Here’s what they would look like using the pytest style:

test_empty_array_allunique() = @assert allunique([])
test_empty_set_allunique() = @assert allunique(Set())
test_integer_array_allunique() = @assert allunique([1,2,3])
test_symbol_array_allunique() = @assert allunique([:a,:b,:c])
test_integer_set_allunique() = @assert allunique(Set([1,2,3]))
test_integer_array_not_unique() = @assert !allunique([1,1,2])
test_symbol_array_not_unique() = @assert !allunique([:a,:b,:c,:a])
test_range_allunique() = @assert allunique(4:7)
test_range_allunique2() = @assert allunique(1:1)
test_range_allunique3() = @assert allunique(4.0:0.3:7.0)
test_range_allunique4() = @assert allunique(4:-1:5)
test_range_allunique5() = @assert allunique(7:-1:1)
test_date_range_allunique() = @assert allunique(Date(2018, 8, 7):Day(1):Date(2018, 8, 11))
test_date_range_allunique2() = @assert allunique(DateTime(2018, 8, 7):Hour(1):DateTime(2018, 8, 11))

Which one do you think is easier to read? Note that I gave up on coming up with meaningful names for all the Range unit tests, so I resorted to numbering them, e.g. test_range_allunique5. I think this points to one of the main reasons to use meta-programming: legibility and reducing boilerplate.

8 Likes

Which one do you think is easier to read?

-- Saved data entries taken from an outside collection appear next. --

File: src/sv/fdho_pkg.sv
`default_nettype none

package fdho_pkg;

  localparam int PIX_W      = 8;
  localparam int SUM_W      = 10;
  localparam int CNT_W      = 19;
  localparam int SIZE_W     = 11;
  localparam int CFG_IDX_W  = 2;
  localparam int CFG_DATA_W = 19;
  localparam int IN_TDATA_W  = 6 * PIX_W;
  localparam int OUT_TDATA_W = 8;

  localparam int DEF_MAX_WIDTH  = 1024;
  localparam int DEF_MAX_HEIGHT = 1024;

  localparam logic [SUM_W-1:0]  DIFF_THR_RESET  = SUM_W'(60);
  localparam logic [CNT_W-1:0]  COUNT_THR_RESET = CNT_W'(1500);
  localparam logic [SIZE_W-1:0] WIDTH_RESET     = SIZE_W'(640);
  localparam logic [SIZE_W-1:0] HEIGHT_RESET    = SIZE_W'(480);

  typedef enum logic [CFG_IDX_W-1:0] {
    CFG_DIFF_THR  = 2'd0,
    CFG_COUNT_THR = 2'd1,
    CFG_WIDTH     = 2'd2,
    CFG_HEIGHT    = 2'd3
  } cfg_idx_t;

  typedef enum logic [1:0] {
    HAND_NONE  = 2'd0,
    HAND_LEFT  = 2'd1,
    HAND_RIGHT = 2'd2,
    HAND_BOTH  = 2'd3
  } hand_t;

  // The first member sits in the highest bits, so ref_red lands in bits 7:0.
  typedef struct packed {
    logic [PIX_W-1:0] live_blue;
    logic [PIX_W-1:0] live_green;
    logic [PIX_W-1:0] live_red;
    logic [PIX_W-1:0] ref_blue;
    logic [PIX_W-1:0] ref_green;
    logic [PIX_W-1:0] ref_red;
  } pixel_t;

  typedef struct packed {
    logic [SUM_W-1:0]  diff_threshold;
    logic [CNT_W-1:0]  count_threshold;
    logic [SIZE_W-1:0] frame_width;
    logic [SIZE_W-1:0] frame_height;
  } cfg_t;

  typedef struct packed {
    logic  frame_done;
    hand_t hand_state;
  } trk_res_t;

endpackage

`default_nettype wire

File: src/sv/fdho_sad.sv
`default_nettype none

module fdho_sad (
  input  fdho_pkg::pixel_t              pixel,
  input  logic [fdho_pkg::SUM_W-1:0]    diff_threshold,
  output logic                          foreground
);

  logic [fdho_pkg::PIX_W-1:0] diff_r;
  logic [fdho_pkg::PIX_W-1:0] diff_g;
  logic [fdho_pkg::PIX_W-1:0] diff_b;
  logic [fdho_pkg::SUM_W-1:0] sum;

  always_comb begin
    diff_r = (pixel.ref_red >= pixel.live_red) ? pixel.ref_red - pixel.live_red
                                               : pixel.live_red - pixel.ref_red;
    diff_g = (pixel.ref_green >= pixel.live_green) ? pixel.ref_green - pixel.live_green
                                                   : pixel.live_green - pixel.ref_green;
    diff_b = (pixel.ref_blue >= pixel.live_blue) ? pixel.ref_blue - pixel.live_blue
                                                 : pixel.live_blue - pixel.ref_blue;
    sum = fdho_pkg::SUM_W'(diff_r) + fdho_pkg::SUM_W'(diff_g) + fdho_pkg::SUM_W'(diff_b);
    foreground = (sum >= diff_threshold);
  end

endmodule

`default_nettype wire

File: src/sv/fdho_tracker.sv
`default_nettype none

module fdho_tracker #(
  parameter int MAX_WIDTH  = fdho_pkg::DEF_MAX_WIDTH,
  parameter int MAX_HEIGHT = fdho_pkg::DEF_MAX_HEIGHT
) (
  input  logic                clk,
  input  logic                rst,
  input  logic                step,
  input  logic                foreground,
  input  fdho_pkg::cfg_t      cfg,
  output fdho_pkg::trk_res_t  res
);

  localparam int ColW = $clog2(MAX_WIDTH);
  localparam int RowW = $clog2(MAX_HEIGHT);
  localparam int WExt = $clog2(MAX_WIDTH + 1);
  localparam int HExt = $clog2(MAX_HEIGHT + 1);
  localparam int SzWW = (WExt > fdho_pkg::SIZE_W) ? WExt : fdho_pkg::SIZE_W;
  localparam int SzHW = (HExt > fdho_pkg::SIZE_W) ? HExt : fdho_pkg::SIZE_W;

  logic [ColW-1:0]            column_pos;
  logic [ColW-1:0]            column_pos_next;
  logic [RowW-1:0]            row_pos;
  logic [RowW-1:0]            row_pos_next;
  logic [fdho_pkg::CNT_W-1:0] left_count;
  logic [fdho_pkg::CNT_W-1:0] left_count_next;
  logic [fdho_pkg::CNT_W-1:0] right_count;
  logic [fdho_pkg::CNT_W-1:0] right_count_next;

  logic [SzWW-1:0] fw_ext;
  logic [SzWW-1:0] w;
  logic [SzWW-1:0] half_w;
  logic [SzWW-1:0] col_ext;
  logic [SzHW-1:0] fh_ext;
  logic [SzHW-1:0] h;
  logic [SzHW-1:0] row_ext;
  logic            row_end;
  logic            done;
  logic            lower;
  logic            in_left;
  logic            in_right;
  logic            left_hit;
  logic            right_hit;

  always_comb begin
    fw_ext = SzWW'(cfg.frame_width);
    fh_ext = SzHW'(cfg.frame_height);
    if (fw_ext < SzWW'(2)) begin
      w = SzWW'(2);
    end else if (fw_ext > SzWW'(MAX_WIDTH)) begin
      w = SzWW'(MAX_WIDTH);
    end else begin
      w = fw_ext;
    end
    if (fh_ext < SzHW'(2)) begin
      h = SzHW'(2);
    end else if (fh_ext > SzHW'(MAX_HEIGHT)) begin
      h = SzHW'(MAX_HEIGHT);
    end else begin
      h = fh_ext;
    end

    half_w  = w >> 1;
    col_ext = SzWW'(column_pos);
    row_ext = SzHW'(row_pos);
    row_end = (col_ext >= w - SzWW'(1));
    done    = row_end && (row_ext >= h - SzHW'(1));
    lower   = (row_ext >= (h >> 1));
    in_left  = (col_ext < half_w);
    in_right = !in_left && (col_ext < (half_w << 1));

    left_count_next  = left_count;
    right_count_next = right_count;
    if (foreground && lower && in_left && !(&left_count)) begin
      left_count_next = left_count + fdho_pkg::CNT_W'(1);
    end
    if (foreground && lower && in_right && !(&right_count)) begin
      right_count_next = right_count + fdho_pkg::CNT_W'(1);
    end

    left_hit  = (left_count_next > cfg.count_threshold);
    right_hit = (right_count_next > cfg.count_threshold);

    res.frame_done = done;
    res.hand_state = fdho_pkg::HAND_NONE;
    if (done) begin
      unique case ({right_hit, left_hit})
        2'b00:   res.hand_state = fdho_pkg::HAND_NONE;
        2'b01:   res.hand_state = fdho_pkg::HAND_LEFT;
        2'b10:   res.hand_state = fdho_pkg::HAND_RIGHT;
        default: res.hand_state = fdho_pkg::HAND_BOTH;
      endcase
    end

    if (done) begin
      column_pos_next = '0;
      row_pos_next    = '0;
    end else if (row_end) begin
      column_pos_next = '0;
      row_pos_next    = row_pos + RowW'(1);
    end else begin
      column_pos_next = column_pos + ColW'(1);
      row_pos_next    = row_pos;
    end
  end

  always_ff @(posedge clk) begin
    if (rst) begin
      column_pos  <= '0;
      row_pos     <= '0;
      left_count  <= '0;
      right_count <= '0;
    end else if (step) begin
      column_pos <= column_pos_next;
      row_pos    <= row_pos_next;
      if (done) begin
        left_count  <= '0;
        right_count <= '0;
      end else begin
        left_count  <= left_count_next;
        right_count <= right_count_next;
      end
    end
  end

`ifndef SYNTHESIS
  assert property (@(posedge clk) disable iff (rst)
    step && done |=> column_pos == '0 && row_pos == '0 && left_count == '0
                     && right_count == '0)
    else $error("Frame end did not clear position and counts.");

  assert property (@(posedge clk) disable iff (rst)
    step && !done |=> left_count >= $past(left_count) && right_count >= $past(right_count))
    else $error("A foreground count fell inside a frame.");

  assert property (@(posedge clk) disable iff (rst)
    res.hand_state != fdho_pkg::HAND_NONE |-> done)
    else $error("Hand state reported away from the last pixel.");

  assert property (@(posedge clk) disable iff (rst)
    step && !row_end |=> row_pos == $past(row_pos))
    else $error("Row advanced in the middle of a row.");
`endif

endmodule

`default_nettype wire

File: src/sv/frame_diff_hand_occupancy_core.sv
// Frame-difference hand occupancy core.
// Input stream s_*: one pixel per item in raster order, reference RGB and live RGB.
// Output stream m_*: one item per pixel with the foreground bit; m_tlast marks the
// last pixel of a frame, and on that item the hand state (none, left, right, both)
// is valid, else it reads as none. Row and column are counted inside the block.
// Configuration channel cfg_*: index 0 difference threshold, 1 count threshold,
// 2 frame width, 3 frame height; always ready. The user must write it only while
// the stream is idle; the block itself does not enforce this. Output valid rises
// once an accepted input item has passed an input register, then the difference,
// region and counter logic into the output register. Throughput is one item per
// cycle while results are taken; both registers advance whenever the output
// register is empty or being taken, so a stalled receiver holds one result and
// one pending pixel and backs up s_tready without losing items.
// Reset (rst, synchronous) empties both stages, sets the registers to 60, 1500,
// 640 and 480, and starts a new frame at row 0, column 0 with cleared counts.
`default_nettype none

module frame_diff_hand_occupancy_core #(
  parameter int MAX_WIDTH  = fdho_pkg::DEF_MAX_WIDTH,
  parameter int MAX_HEIGHT = fdho_pkg::DEF_MAX_HEIGHT
) (
  input  logic                                  clk,
  input  logic                                  rst,
  input  logic                                  s_tvalid,
  output logic                                  s_tready,
  // ref_red, ref_green, ref_blue, live_red, live_green, live_blue
  input  logic [fdho_pkg::IN_TDATA_W-1:0]       s_tdata,
  output logic                                  m_tvalid,
  input  logic                                  m_tready,
  // foreground, hand_state, zero padding
  output logic [fdho_pkg::OUT_TDATA_W-1:0]      m_tdata,
  output logic                                  m_tlast,
  input  logic                                  cfg_valid,
  output logic                                  cfg_ready,
  input  logic [fdho_pkg::CFG_IDX_W-1:0]        cfg_index,
  input  logic [fdho_pkg::CFG_DATA_W-1:0]       cfg_data
);

  fdho_pkg::cfg_t     cfg;
  fdho_pkg::pixel_t   pix;
  fdho_pkg::trk_res_t res;
  logic               pix_valid;
  logic               advance;
  logic               step;
  logic               foreground;

  assign cfg_ready = 1'b1;
  assign advance   = !m_tvalid || m_tready;
  assign s_tready  = !pix_valid || advance;
  assign step      = pix_valid && advance;

  always_ff @(posedge clk) begin
    if (rst) begin
      cfg.diff_threshold  <= fdho_pkg::DIFF_THR_RESET;
      cfg.count_threshold <= fdho_pkg::COUNT_THR_RESET;
      cfg.frame_width     <= fdho_pkg::WIDTH_RESET;
      cfg.frame_height    <= fdho_pkg::HEIGHT_RESET;
    end else if (cfg_valid && cfg_ready) begin
      unique case (fdho_pkg::cfg_idx_t'(cfg_index))
        fdho_pkg::CFG_DIFF_THR:  cfg.diff_threshold  <= cfg_data[fdho_pkg::SUM_W-1:0];
        fdho_pkg::CFG_COUNT_THR: cfg.count_threshold <= cfg_data[fdho_pkg::CNT_W-1:0];
        fdho_pkg::CFG_WIDTH:     cfg.frame_width     <= cfg_data[fdho_pkg::SIZE_W-1:0];
        fdho_pkg::CFG_HEIGHT:    cfg.frame_height    <= cfg_data[fdho_pkg::SIZE_W-1:0];
        default: ;
      endcase
    end
  end

  always_ff @(posedge clk) begin
    if (rst) begin
      pix_valid <= 1'b0;
    end else if (s_tready) begin
      pix_valid <= s_tvalid;
    end
  end

  always_ff @(posedge clk) begin
    if (s_tvalid && s_tready) begin
      pix <= fdho_pkg::pixel_t'(s_tdata);
    end
  end

  fdho_sad u_sad (
    .pixel          (pix),
    .diff_threshold (cfg.diff_threshold),
    .foreground     (foreground)
  );

  fdho_tracker #(
    .MAX_WIDTH  (MAX_WIDTH),
    .MAX_HEIGHT (MAX_HEIGHT)
  ) u_tracker (
    .clk        (clk),
    .rst        (rst),
    .step       (step),
    .foreground (foreground),
    .cfg        (cfg),
    .res        (res)
  );

  always_ff @(posedge clk) begin
    if (rst) begin
      m_tvalid <= 1'b0;
    end else if (advance) begin
      m_tvalid <= pix_valid;
    end
  end

  always_ff @(posedge clk) begin
    if (step) begin
      m_tdata <= {{(fdho_pkg::OUT_TDATA_W - 3){1'b0}}, res.hand_state, foreground};
      m_tlast <= res.frame_done;
    end
  end

endmodule

`default_nettype wire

I think this goes into programming style. For what’s it’s worth, here’s how I would prefer to write them:

I would first reduce the names and group them by placing them in a file called test_allunique.jl. Then I would write them as

test_empty_array() = @assert allunique([])
test_empty_set() = @assert allunique(Set())
test_integer_array() = @assert allunique([1,2,3])
test_symbol_array() = @assert allunique([:a,:b,:c])
test_integer_set() = @assert allunique(Set([1,2,3]))
test_integer_array() = @assert !allunique([1,1,2])
test_symbol_array() = @assert !allunique([:a,:b,:c,:a])
test_range_ints() = @assert allunique(4:7)
test_range_single_int() = @assert allunique(1:1)
test_range_floats() = @assert allunique(4.0:0.3:7.0)
test_range_floats_reverse() = @assert allunique(4:-1:5)
test_range_int_reverse() = @assert allunique(7:-1:1)
test_date_range() = @assert allunique(Date(2018, 8, 7):Day(1):Date(2018, 8, 11))
test_datetime_range() = @assert allunique(DateTime(2018, 8, 7):Hour(1):DateTime(2018, 8, 11))

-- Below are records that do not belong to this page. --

===== src/hw/rtl/mavg_div.sv =====
`default_nettype none
module mavg_div #(
   parameter int unsigned NW = 51,
   parameter int unsigned DW = 18
) (
   input  wire logic                 clock,
   input  wire logic                 reset,
   input  wire logic                 start,
   input  wire logic signed [NW-1:0] dividend,
   input  wire logic [DW-1:0]        divisor,
   output logic                      done,
   output logic signed [NW-1:0]      quotient
);
   localparam int unsigned CW = $clog2(NW + 1);

   logic          busy_ff, busy_in;
   logic          done_ff, done_in;
   logic [CW-1:0] cnt_ff, cnt_in;
   logic [DW-1:0] rem_ff, rem_in;
   logic [NW-1:0] q_ff, q_in;
   logic          neg_ff, neg_in;

   logic [DW:0]   trial;
   logic          fits;

   // one restoring step per cycle on magnitudes
   always_comb begin
      trial   = {rem_ff, q_ff[NW-1]};
      fits    = trial >= {1'b0, divisor};
      busy_in = busy_ff;
      done_in = 1'b0;
      cnt_in  = cnt_ff;
      rem_in  = rem_ff;
      q_in    = q_ff;
      neg_in  = neg_ff;
      if (start) begin
         busy_in = 1'b1;
         cnt_in  = CW'(NW);
         rem_in  = '0;
         neg_in  = dividend[NW-1];
         q_in    = dividend[NW-1] ? NW'(-dividend) : NW'(dividend);
      end else if (busy_ff) begin
         if (fits) begin
            rem_in = DW'(trial - {1'b0, divisor});
         end else begin
            rem_in = trial[DW-1:0];
         end
         q_in   = {q_ff[NW-2:0], fits};
         cnt_in = cnt_ff - 1'b1;
         if (cnt_ff == CW'(1)) begin
            busy_in = 1'b0;
            done_in = 1'b1;
         end
      end
   end

   always_ff @(posedge clock) begin
      if (reset) begin
         busy_ff <= 1'b0;
         done_ff <= 1'b0;
         cnt_ff  <= '0;
      end else begin
         busy_ff <= busy_in;
         done_ff <= done_in;
         cnt_ff  <= cnt_in;
      end
      rem_ff <= rem_in;
      q_ff   <= q_in;
      neg_ff <= neg_in;
   end

   // truncation toward zero: sign of the dividend on the magnitude
   assign done     = done_ff;
   assign quotient = neg_ff ? -$signed(q_ff) : $signed(q_ff);
endmodule
`default_nettype wire


===== config.mk =====
export PLATFORM = sky130hd
export DESIGN_NAME = mavg_div
export DESIGN_NICKNAME = d
export VERILOG_FILES = /design/src/hw/rtl/mavg_div.sv
export SDC_FILE = /design/constraint.sdc
export NUM_CORES = 1
export LEC_CHECK = 0
export CORE_MARGIN = 4
export CORE_UTILIZATION = 65
export DETAILED_ROUTE_END_ITERATION = 10
export DONT_BUFFER_PORTS = 1
export HOLD_SLACK_MARGIN = 0.15
export PLACE_DENSITY = 0.81
export RECOVER_POWER = 25
export SLEW_MARGIN = 20
export SYNTH_ARGS = -nofsm -noshare
export SYNTH_HDL_FRONTEND = slang
export SYNTH_SLANG_ARGS = --single-unit

===== constraint.sdc =====
create_clock -name clock -period 4.4 [get_ports clock]
set_input_delay 0.22 -clock clock [delete_from_list [all_inputs] [get_ports clock]]
set_output_delay 0.22 -clock clock [all_outputs]
set_load 0.02 [all_outputs]

# After elaboration in Yosys (flattened, before gate mapping)
# Index checks and enable logic that the tools add are counted.
# Widths: inputs -> output; s select.
word_totals:
  mem_bits_ro: 0
  register_bits: 78
  latchBits: 0
  in_bits: 72
  mem_count: 0
  wordCells: 28
  mem_bits_rw: 0
  out_inout_bits: 52
op_classes:
  n_lt_le_gt_ge: 1
  n_reduce_logical: 3
  div: 0
  n_bitwise: 1
  n_eq_ne: 1
  mux: 11
  shifts: 0
  add_sub_neg: 4
  multipliers: 0
op_table:
  columns: ["cell", "n"]
  rows:
  - ["$mux 51", 4]
  - ["$neg 51->51", 2]
  - ["$ge 19x18->1", 1]
  - ["$mux 18", 1]
  - ["$sub 18x18->18", 1]
  - ["$mux 6", 2]
  - ["$eq 6x1->1 const B", 1]
  - ["$sub 6x1->6 const B", 1]
  - ["$mux 1", 4]
  - ["$reduce_or 3->1", 1]
  - ["$reduce_bool 2->1", 1]
  - ["$reduce_or 2->1", 1]
  - ["$not 1->1", 1]

# Longest topological paths before layout
# Gate-level depths: netlist of run 1.
depth:
  ltp_word: 4
  depth_mapped: 11
  depth_no_buf: 11

# Worst setup path before layout of run 1
# OpenSTA, ideal clock, no wires.
synth_timing:
  path_type: "reg2out"
  from: "register q_ff[16]"
  to: "output quotient[43]"
  required_ns: 4.180
  setup_slack_ns: 1.620
  path_buffers: 1
  arrival_ns: 2.560
  stages_incl_launch_ff: 9
  path_cell_list: "edfxtp_1 or4_1 and4bb_1 nand4_1 or4_1 buf_2 nand2b_4 o31ai_4 xnor2_1"
synth_via:
  elab_chain_len: 2
synth_rtl:
  columns: ["element", "line_no", "rtl"]
  rows:
  - ["from (decl)", "20", "logic [NW-1:0] q_ff, q_in;"]
  - ["from (signal assigned)", "68", "q_ff <= q_in;"]
  - ["$neg 51->51", "74", "assign quotient = neg_ff ? -$signed(q_ff) : $signed(q_ff);"]
  - ["$mux 51", "74", null]
  - ["to (decl)", "12", "output logic signed [NW-1:0] quotient"]
# No other way between the ends.

# Final worst setup path of run 1
# Ends and elaborated chain as after synthesis.

==> results of run 1 <==
## state kept, by name, summed over array words and instances, names as in the netlist
register and flops:
cnt_ff 6, q_ff 51, neg_ff 1, busy_ff 1
rem_ff 18, done 1
## area by class of cell
type,instances,share of cell area
clock buffer,14,0.0247
clock inverter,2,0.00554
inverter,35,0.0190
multi-input combinational,629,0.583
sequential,78,0.298
tap,133,0.0238
timing repair buffer,35,0.0469
## logic make-up (layout without fill, tap and decap cells)
| logic type | Yosys count | after routing | share of synthesized area |
|---|---|---|---|
| buffers and inverters | 74 | 86 | 0.0439 |
| AOI/OAI and AO/OA | 220 | 220 | 0.218 |
| adders and majority gates | 23 | 23 | 0.0459 |
| xor gates and xnor gates | 113 | 113 | 0.154 |
| muxes | 6 | 6 | 0.00971 |
| and+or+nand+nor | 267 | 267 | 0.205 |
| DFF | 78 | 78 | 0.323 |
## worst reg2reg max path: cells and delay by family, from the launching register on
family	cells	cell delay [ps]
AO/OA/AOI/OAI	7	1750
adder cells (fa/ha/maj)	2	570
flip-flops	1	430
buffers and inverters	2	150
## metal layers
| layer | vias to the layer above | part of all wire | track usage |
|---|---|---|---|
| li1 | 2854 | - | - |
| met5 | - | 0 | 0 |
| met1 | 2854 | 0.40 | 0.396 |
| met2 | 359 | 0.47 | 0.500 |
| met4 | 0 | 0.042 | 0.141 |
| met3 | 82 | 0.092 | 0.0666 |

This way, I am grouping the tests in a file and communicating intent of each tests. I would then be able to kinda understand what’s wrong in the package-under-test just by looking at the names of the failed tests.

In general regarding programming style I am basically echoing the Clean Code’s book approach. It’s getting a bit off-topic, I think. I am not trying to argue that a single style is the best one, but rather trying to understand why meta-programming is so heavily used by Base.test, given the difficulties that it presents (as listed in my original post).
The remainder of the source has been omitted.